**WHAT TO WORK ON:**
Every line below from the one containing "set block [ord::get_db_block]" to the final line must be reproduced exactly, and no other line may appear in the answer.

[Stored data entries]
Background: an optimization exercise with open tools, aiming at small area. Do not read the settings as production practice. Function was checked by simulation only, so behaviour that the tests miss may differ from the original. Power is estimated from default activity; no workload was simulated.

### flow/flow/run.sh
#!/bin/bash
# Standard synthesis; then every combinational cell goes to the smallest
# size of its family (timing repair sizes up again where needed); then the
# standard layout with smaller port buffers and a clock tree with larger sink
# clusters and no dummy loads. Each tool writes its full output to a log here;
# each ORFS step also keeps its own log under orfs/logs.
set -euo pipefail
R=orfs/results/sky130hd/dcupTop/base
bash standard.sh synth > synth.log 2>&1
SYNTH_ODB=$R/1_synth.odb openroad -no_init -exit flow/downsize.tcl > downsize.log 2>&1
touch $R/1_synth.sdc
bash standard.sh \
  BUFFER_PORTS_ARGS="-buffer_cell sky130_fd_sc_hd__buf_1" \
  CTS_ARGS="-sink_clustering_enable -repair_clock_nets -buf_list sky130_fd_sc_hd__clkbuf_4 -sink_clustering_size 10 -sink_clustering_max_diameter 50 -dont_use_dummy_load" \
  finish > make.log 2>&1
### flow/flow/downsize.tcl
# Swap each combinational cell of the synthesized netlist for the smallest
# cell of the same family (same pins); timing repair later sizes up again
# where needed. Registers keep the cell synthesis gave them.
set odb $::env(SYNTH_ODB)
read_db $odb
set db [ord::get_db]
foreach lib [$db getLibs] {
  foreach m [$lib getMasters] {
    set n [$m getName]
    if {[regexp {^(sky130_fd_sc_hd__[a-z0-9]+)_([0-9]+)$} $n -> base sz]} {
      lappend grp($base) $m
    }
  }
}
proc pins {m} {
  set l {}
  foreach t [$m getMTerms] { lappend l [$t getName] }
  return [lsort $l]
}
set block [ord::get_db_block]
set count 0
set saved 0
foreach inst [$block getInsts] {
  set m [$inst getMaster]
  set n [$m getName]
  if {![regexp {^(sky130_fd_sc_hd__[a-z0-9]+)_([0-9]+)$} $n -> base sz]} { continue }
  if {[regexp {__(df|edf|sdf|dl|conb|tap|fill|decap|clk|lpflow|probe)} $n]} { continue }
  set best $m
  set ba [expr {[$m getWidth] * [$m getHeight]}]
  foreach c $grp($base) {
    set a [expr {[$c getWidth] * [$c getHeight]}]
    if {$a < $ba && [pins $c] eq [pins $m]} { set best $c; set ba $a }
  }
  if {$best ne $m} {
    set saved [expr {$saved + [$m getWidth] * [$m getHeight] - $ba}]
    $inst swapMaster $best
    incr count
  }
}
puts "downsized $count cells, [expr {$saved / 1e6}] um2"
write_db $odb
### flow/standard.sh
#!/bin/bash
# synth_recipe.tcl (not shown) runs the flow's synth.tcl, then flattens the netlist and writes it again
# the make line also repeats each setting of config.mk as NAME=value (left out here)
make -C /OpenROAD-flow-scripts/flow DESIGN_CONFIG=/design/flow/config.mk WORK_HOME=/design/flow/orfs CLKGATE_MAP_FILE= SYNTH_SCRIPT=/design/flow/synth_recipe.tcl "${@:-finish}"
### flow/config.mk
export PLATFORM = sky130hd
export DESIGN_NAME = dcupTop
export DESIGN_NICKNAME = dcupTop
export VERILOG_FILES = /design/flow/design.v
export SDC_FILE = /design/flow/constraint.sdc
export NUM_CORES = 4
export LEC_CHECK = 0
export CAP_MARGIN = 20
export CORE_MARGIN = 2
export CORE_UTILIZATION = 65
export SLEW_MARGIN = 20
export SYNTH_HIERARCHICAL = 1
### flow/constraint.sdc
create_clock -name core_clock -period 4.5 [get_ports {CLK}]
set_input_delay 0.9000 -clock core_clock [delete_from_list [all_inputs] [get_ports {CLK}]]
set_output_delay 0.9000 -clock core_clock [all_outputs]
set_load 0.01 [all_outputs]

**TASK OUTPUT:**
set block [ord::get_db_block]
set count 0
set saved 0
foreach inst [$block getInsts] {
  set m [$inst getMaster]
  set n [$m getName]
  if {![regexp {^(sky130_fd_sc_hd__[a-z0-9]+)_([0-9]+)$} $n -> base sz]} { continue }
  if {[regexp {__(df|edf|sdf|dl|conb|tap|fill|decap|clk|lpflow|probe)} $n]} { continue }
  set best $m
  set ba [expr {[$m getWidth] * [$m getHeight]}]
  foreach c $grp($base) {
    set a [expr {[$c getWidth] * [$c getHeight]}]
    if {$a < $ba && [pins $c] eq [pins $m]} { set best $c; set ba $a }
  }
  if {$best ne $m} {
    set saved [expr {$saved + [$m getWidth] * [$m getHeight] - $ba}]
    $inst swapMaster $best
    incr count
  }
}
puts "downsized $count cells, [expr {$saved / 1e6}] um2"
write_db $odb
### flow/standard.sh
#!/bin/bash
# synth_recipe.tcl (not shown) runs the flow's synth.tcl, then flattens the netlist and writes it again
# the make line also repeats each setting of config.mk as NAME=value (left out here)
make -C /OpenROAD-flow-scripts/flow DESIGN_CONFIG=/design/flow/config.mk WORK_HOME=/design/flow/orfs CLKGATE_MAP_FILE= SYNTH_SCRIPT=/design/flow/synth_recipe.tcl "${@:-finish}"
### flow/config.mk
export PLATFORM = sky130hd
export DESIGN_NAME = dcupTop
export DESIGN_NICKNAME = dcupTop
export VERILOG_FILES = /design/flow/design.v
export SDC_FILE = /design/flow/constraint.sdc
export NUM_CORES = 4
export LEC_CHECK = 0
export CAP_MARGIN = 20
export CORE_MARGIN = 2
export CORE_UTILIZATION = 65
export SLEW_MARGIN = 20
export SYNTH_HIERARCHICAL = 1
### flow/constraint.sdc
create_clock -name core_clock -period 4.5 [get_ports {CLK}]
set_input_delay 0.9000 -clock core_clock [delete_from_list [all_inputs] [get_ports {CLK}]]
set_output_delay 0.9000 -clock core_clock [all_outputs]
set_load 0.01 [all_outputs]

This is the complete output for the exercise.